**Work order**
Search the records below for "localparam MAX_REFS = 2;". Return that line and all remaining lines exactly.

**Data to process**
Context: an optimization exercise on an open-source flow, tuned for small area, a short achievable clock period and few clock cycles per item. The choices shown serve that exercise and are no tape-out recipe. The RTL was checked by simulation tests, not by an equivalence proof against the original design. Power and IR drop assume default switching activity.

// fsync_refmgr
module fsync_refmgr (
    input  wire        clk,
    input  wire        rst,
    input  wire        cmd_valid,
    output wire        cmd_ready,
    input  wire [31:0] cmd,
    output reg         done,
    output reg  [7:0]  status_code,
    output reg  [7:0]  last_opc,
    output reg  [31:0] result0,
    output reg  [31:0] result1,
    output reg         direction,
    output reg  [1:0]  p_refs,
    output reg  [1:0]  ref_count,
    output reg  [15:0] ref0,
    output reg  [15:0] ref1,
    output reg  [1:0]  prep_count,
    output reg  [15:0] prep0,
    output reg  [15:0] prep1,
    output reg  [4:0]  ring_count,
    output reg  [31:0] next_display,
    output reg  [5:0]  evq_count
);
    localparam MAX_REFS = 2;
    localparam RING_CAP = 16;
    localparam EVQ_CAP  = 32;
    localparam OP_NOP        = 8'h00;
    localparam OP_RESET      = 8'h01;
    localparam OP_EV_POP     = 8'h02;
    localparam OP_SET_DIR    = 8'h40;
    localparam OP_SET_PREFS  = 8'h41;
    localparam OP_REF_PREP   = 8'h42;
    localparam OP_REF_UPD    = 8'h43;
    localparam OP_POST_DEC   = 8'h44;
    localparam OP_REV_REMOVE = 8'h45;
    localparam ST_OK          = 8'h00;
    localparam ST_SELF_REF    = 8'h04;
    localparam ST_EMPTY       = 8'h05;
    localparam ST_INSUFF_REFS = 8'h14;
    localparam ST_ILLEGAL     = 8'h20;
    localparam ST_RING_FULL   = 8'h23;
    localparam ST_EVQ_FULL    = 8'h24;
    localparam ST_NOT_IN_LIST = 8'h25;
    localparam ST_STATE       = 8'h26;
    reg         ready;
    reg         cmd_v;
    assign cmd_ready = ready;
    reg  [7:0]  opc;
    reg         fld, refb;
    reg  [1:0]  ptype;
    reg  [15:0] frame;
    reg         op_ill, op_reset, op_pop, op_dir, op_prefs;
    reg         op_prep, op_upd, op_post, op_rem;
    reg         pusher;           
    wire [7:0] i_opc = cmd[31:24];
    wire       i_z23 = (cmd[23:0] == 24'd0);
    wire       i_z21 = (cmd[23:21] == 3'd0);
    wire       i_pt0 = (cmd[18:16] == 3'd0);
    wire       i_dir   = (i_opc == OP_SET_DIR) && (cmd[23:1] == 23'd0);
    wire       i_prefs = (i_opc == OP_SET_PREFS) && (cmd[23:2] == 22'd0) && (cmd[1] ^ cmd[0]);
    wire       i_prep  = (i_opc == OP_REF_PREP) && i_z21 && !cmd[19] && !cmd[18];
    wire       i_upd   = (i_opc == OP_REF_UPD) && i_z21 && i_pt0;
  ...
clock: 8.0 ns
lec_check: 0
cap_margin: 20
core_margin: 2
core_utilization: 60
setup_slack_margin: 5
slew_margin: 20
run.sh (not shown) runs the stock make flow with config.mk's settings and CLKGATE_MAP_FILE= SYNTH_SCRIPT=/design/flow/synth_recipe.tcl, a recipe that flattens the netlist after the stock synthesis.
Testbench counts at the start, summed over its fixed seeds: cycles 18,671, commands 18,562.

**Response**
    localparam MAX_REFS = 2;
    localparam RING_CAP = 16;
    localparam EVQ_CAP  = 32;
    localparam OP_NOP        = 8'h00;
    localparam OP_RESET      = 8'h01;
    localparam OP_EV_POP     = 8'h02;
    localparam OP_SET_DIR    = 8'h40;
    localparam OP_SET_PREFS  = 8'h41;
    localparam OP_REF_PREP   = 8'h42;
    localparam OP_REF_UPD    = 8'h43;
    localparam OP_POST_DEC   = 8'h44;
    localparam OP_REV_REMOVE = 8'h45;
    localparam ST_OK          = 8'h00;
    localparam ST_SELF_REF    = 8'h04;
    localparam ST_EMPTY       = 8'h05;
    localparam ST_INSUFF_REFS = 8'h14;
    localparam ST_ILLEGAL     = 8'h20;
    localparam ST_RING_FULL   = 8'h23;
    localparam ST_EVQ_FULL    = 8'h24;
    localparam ST_NOT_IN_LIST = 8'h25;
    localparam ST_STATE       = 8'h26;
    reg         ready;
    reg         cmd_v;
    assign cmd_ready = ready;
    reg  [7:0]  opc;
    reg         fld, refb;
    reg  [1:0]  ptype;
    reg  [15:0] frame;
    reg         op_ill, op_reset, op_pop, op_dir, op_prefs;
    reg         op_prep, op_upd, op_post, op_rem;
    reg         pusher;           
    wire [7:0] i_opc = cmd[31:24];
    wire       i_z23 = (cmd[23:0] == 24'd0);
    wire       i_z21 = (cmd[23:21] == 3'd0);
    wire       i_pt0 = (cmd[18:16] == 3'd0);
    wire       i_dir   = (i_opc == OP_SET_DIR) && (cmd[23:1] == 23'd0);
    wire       i_prefs = (i_opc == OP_SET_PREFS) && (cmd[23:2] == 22'd0) && (cmd[1] ^ cmd[0]);
    wire       i_prep  = (i_opc == OP_REF_PREP) && i_z21 && !cmd[19] && !cmd[18];
    wire       i_upd   = (i_opc == OP_REF_UPD) && i_z21 && i_pt0;
  ...
clock: 8.0 ns
lec_check: 0
cap_margin: 20
core_margin: 2
core_utilization: 60
setup_slack_margin: 5
slew_margin: 20
run.sh (not shown) runs the stock make flow with config.mk's settings and CLKGATE_MAP_FILE= SYNTH_SCRIPT=/design/flow/synth_recipe.tcl, a recipe that flattens the netlist after the stock synthesis.
Testbench counts at the start, summed over its fixed seeds: cycles 18,671, commands 18,562.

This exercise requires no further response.